**ASSIGNMENT**
Quote the listing below word for word, stopping after the line that contains "export CORE_ASPECT_RATIO = 0.7".

**PROVIDED RECORDS**
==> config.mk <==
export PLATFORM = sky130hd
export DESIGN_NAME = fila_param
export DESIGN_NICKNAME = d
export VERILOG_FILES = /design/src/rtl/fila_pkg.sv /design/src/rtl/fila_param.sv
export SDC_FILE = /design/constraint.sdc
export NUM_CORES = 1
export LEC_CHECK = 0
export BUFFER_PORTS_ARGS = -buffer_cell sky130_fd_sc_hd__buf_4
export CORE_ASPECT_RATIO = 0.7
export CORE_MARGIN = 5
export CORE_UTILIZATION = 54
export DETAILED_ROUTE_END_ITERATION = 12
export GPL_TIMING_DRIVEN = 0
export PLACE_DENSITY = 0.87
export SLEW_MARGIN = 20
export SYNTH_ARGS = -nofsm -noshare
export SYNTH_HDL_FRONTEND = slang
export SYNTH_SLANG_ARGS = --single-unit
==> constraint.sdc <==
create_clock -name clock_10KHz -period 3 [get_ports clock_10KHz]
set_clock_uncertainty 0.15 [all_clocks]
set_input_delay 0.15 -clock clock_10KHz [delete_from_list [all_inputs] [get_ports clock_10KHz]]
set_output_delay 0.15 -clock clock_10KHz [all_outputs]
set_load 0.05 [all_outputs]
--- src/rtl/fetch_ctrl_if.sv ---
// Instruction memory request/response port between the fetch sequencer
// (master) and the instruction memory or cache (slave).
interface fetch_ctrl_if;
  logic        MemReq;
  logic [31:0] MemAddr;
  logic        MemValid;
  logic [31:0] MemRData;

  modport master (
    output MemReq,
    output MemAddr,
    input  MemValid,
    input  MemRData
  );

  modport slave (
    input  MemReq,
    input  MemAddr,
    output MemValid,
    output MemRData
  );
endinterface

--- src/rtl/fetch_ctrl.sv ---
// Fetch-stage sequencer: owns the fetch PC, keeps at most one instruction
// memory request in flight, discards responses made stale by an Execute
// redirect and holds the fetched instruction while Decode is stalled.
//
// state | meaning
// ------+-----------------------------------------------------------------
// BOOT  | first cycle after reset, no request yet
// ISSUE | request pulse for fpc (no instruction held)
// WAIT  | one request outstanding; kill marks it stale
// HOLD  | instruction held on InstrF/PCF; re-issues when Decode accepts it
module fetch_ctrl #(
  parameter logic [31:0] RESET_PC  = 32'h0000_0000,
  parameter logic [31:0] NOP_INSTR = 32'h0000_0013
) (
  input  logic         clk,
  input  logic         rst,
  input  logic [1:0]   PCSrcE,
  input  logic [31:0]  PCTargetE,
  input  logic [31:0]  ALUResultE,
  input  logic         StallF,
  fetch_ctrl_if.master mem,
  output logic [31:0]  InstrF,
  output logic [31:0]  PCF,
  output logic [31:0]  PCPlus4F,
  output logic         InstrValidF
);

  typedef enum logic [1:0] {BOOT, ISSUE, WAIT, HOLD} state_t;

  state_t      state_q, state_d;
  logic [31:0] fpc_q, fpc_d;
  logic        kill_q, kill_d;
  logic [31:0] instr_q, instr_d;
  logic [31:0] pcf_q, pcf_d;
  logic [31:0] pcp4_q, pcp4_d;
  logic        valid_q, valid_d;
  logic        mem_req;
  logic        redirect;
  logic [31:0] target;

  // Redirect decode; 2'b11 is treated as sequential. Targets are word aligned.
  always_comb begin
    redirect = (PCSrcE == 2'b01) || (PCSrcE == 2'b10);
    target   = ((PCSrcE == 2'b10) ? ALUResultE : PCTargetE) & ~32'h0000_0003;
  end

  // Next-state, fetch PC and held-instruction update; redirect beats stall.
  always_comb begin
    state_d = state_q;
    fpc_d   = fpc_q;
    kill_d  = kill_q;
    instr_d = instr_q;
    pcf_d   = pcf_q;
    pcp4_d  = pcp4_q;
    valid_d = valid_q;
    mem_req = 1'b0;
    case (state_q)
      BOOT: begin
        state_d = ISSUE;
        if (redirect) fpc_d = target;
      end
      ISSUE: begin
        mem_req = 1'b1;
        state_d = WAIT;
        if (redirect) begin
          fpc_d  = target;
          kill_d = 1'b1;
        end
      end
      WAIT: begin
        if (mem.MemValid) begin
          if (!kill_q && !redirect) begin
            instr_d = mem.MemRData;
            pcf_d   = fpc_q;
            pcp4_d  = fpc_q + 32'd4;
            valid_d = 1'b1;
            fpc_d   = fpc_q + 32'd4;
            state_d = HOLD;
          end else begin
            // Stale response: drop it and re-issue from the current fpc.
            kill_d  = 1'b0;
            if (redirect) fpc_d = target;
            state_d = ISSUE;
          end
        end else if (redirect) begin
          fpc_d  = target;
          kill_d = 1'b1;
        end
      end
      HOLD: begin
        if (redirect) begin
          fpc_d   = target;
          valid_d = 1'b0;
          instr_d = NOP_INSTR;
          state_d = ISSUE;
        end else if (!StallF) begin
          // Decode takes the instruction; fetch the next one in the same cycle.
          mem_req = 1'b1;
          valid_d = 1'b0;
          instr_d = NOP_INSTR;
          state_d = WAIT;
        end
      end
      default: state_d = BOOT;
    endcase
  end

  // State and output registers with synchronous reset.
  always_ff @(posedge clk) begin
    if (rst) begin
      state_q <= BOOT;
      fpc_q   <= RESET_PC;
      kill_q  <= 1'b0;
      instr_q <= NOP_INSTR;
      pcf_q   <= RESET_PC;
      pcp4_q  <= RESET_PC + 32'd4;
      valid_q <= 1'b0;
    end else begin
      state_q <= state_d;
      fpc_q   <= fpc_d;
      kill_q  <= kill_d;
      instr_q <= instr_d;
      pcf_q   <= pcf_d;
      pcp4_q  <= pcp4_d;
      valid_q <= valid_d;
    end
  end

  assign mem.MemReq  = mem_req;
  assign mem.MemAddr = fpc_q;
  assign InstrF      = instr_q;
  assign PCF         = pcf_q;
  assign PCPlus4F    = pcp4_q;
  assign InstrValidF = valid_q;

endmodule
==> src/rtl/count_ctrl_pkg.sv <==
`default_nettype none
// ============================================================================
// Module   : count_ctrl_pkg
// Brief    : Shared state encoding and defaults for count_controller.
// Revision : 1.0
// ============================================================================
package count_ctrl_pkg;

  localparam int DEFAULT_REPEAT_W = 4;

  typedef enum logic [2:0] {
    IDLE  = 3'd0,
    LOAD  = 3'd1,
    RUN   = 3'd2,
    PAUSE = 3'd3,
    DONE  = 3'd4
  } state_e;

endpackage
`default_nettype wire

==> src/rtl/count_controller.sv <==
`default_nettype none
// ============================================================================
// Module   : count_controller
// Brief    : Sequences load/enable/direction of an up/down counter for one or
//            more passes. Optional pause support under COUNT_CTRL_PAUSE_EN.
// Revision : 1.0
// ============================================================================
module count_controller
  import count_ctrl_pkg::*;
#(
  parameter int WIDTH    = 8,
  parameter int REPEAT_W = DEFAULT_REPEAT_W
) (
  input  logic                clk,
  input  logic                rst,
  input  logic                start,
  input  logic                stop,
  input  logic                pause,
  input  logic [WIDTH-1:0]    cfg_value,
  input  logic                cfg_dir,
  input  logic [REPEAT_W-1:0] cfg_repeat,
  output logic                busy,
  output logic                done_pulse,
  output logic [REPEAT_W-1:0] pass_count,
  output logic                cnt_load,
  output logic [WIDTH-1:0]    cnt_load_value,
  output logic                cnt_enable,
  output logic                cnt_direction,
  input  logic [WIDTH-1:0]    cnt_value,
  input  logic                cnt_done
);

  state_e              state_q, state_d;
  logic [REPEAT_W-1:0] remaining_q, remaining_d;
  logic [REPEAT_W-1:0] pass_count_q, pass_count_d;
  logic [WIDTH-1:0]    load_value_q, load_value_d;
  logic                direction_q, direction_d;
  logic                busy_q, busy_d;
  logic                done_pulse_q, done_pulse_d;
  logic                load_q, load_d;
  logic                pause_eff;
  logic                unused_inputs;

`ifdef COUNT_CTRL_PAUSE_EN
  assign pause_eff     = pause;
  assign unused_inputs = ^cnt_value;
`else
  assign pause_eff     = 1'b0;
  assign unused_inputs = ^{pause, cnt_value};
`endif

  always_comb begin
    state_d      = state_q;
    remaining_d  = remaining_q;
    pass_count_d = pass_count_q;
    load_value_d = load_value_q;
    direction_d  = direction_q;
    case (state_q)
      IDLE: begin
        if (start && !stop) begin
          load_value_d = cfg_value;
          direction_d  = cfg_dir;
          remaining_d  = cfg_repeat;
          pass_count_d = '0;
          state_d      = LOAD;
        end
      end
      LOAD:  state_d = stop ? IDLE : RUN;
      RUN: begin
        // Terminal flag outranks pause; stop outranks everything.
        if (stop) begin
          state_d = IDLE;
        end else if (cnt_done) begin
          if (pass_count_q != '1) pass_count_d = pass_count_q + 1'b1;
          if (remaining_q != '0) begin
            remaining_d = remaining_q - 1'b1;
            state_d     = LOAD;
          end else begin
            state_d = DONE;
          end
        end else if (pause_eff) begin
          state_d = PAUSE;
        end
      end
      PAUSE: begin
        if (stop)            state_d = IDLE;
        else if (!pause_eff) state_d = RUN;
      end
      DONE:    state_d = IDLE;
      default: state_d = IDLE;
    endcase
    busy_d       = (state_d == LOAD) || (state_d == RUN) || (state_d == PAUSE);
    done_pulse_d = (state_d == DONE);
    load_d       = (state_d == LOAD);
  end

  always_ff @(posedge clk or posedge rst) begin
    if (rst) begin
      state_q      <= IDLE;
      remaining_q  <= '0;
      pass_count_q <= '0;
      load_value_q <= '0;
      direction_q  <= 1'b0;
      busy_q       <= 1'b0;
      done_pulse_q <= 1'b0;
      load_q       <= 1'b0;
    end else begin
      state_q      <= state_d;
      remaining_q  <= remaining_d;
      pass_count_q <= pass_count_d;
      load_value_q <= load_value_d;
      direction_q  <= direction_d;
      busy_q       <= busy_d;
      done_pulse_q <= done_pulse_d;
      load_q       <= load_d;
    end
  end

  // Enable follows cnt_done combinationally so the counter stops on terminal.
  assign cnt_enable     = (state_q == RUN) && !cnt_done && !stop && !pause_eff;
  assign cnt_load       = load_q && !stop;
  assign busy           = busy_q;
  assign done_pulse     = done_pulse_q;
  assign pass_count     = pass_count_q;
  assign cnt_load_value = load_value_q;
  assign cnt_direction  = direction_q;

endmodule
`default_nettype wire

**YOUR SOLUTION**
==> config.mk <==
export PLATFORM = sky130hd
export DESIGN_NAME = fila_param
export DESIGN_NICKNAME = d
export VERILOG_FILES = /design/src/rtl/fila_pkg.sv /design/src/rtl/fila_param.sv
export SDC_FILE = /design/constraint.sdc
export NUM_CORES = 1
export LEC_CHECK = 0
export BUFFER_PORTS_ARGS = -buffer_cell sky130_fd_sc_hd__buf_4
export CORE_ASPECT_RATIO = 0.7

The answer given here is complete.